WORK REQUEST: Give back only the line containing "buf_6 | 3 |" and every line after it through the end of the data below, transcribed exactly.

Extracted data entries:
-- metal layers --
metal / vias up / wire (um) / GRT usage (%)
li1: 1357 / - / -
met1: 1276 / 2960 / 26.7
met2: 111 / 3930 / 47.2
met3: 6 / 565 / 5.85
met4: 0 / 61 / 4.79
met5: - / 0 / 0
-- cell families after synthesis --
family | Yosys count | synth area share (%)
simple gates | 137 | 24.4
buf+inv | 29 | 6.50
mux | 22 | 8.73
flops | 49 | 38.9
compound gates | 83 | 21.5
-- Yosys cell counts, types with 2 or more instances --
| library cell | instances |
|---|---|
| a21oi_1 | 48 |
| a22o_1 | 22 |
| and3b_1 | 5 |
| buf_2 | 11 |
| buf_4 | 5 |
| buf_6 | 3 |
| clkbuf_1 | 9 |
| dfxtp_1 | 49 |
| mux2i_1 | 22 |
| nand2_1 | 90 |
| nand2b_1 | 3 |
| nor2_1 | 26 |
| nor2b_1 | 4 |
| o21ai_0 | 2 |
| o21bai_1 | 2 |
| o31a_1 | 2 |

SOLUTION TO THIS EXERCISE:
| buf_6 | 3 |
| clkbuf_1 | 9 |
| dfxtp_1 | 49 |
| mux2i_1 | 22 |
| nand2_1 | 90 |
| nand2b_1 | 3 |
| nor2_1 | 26 |
| nor2b_1 | 4 |
| o21ai_0 | 2 |
| o21bai_1 | 2 |
| o31a_1 | 2 |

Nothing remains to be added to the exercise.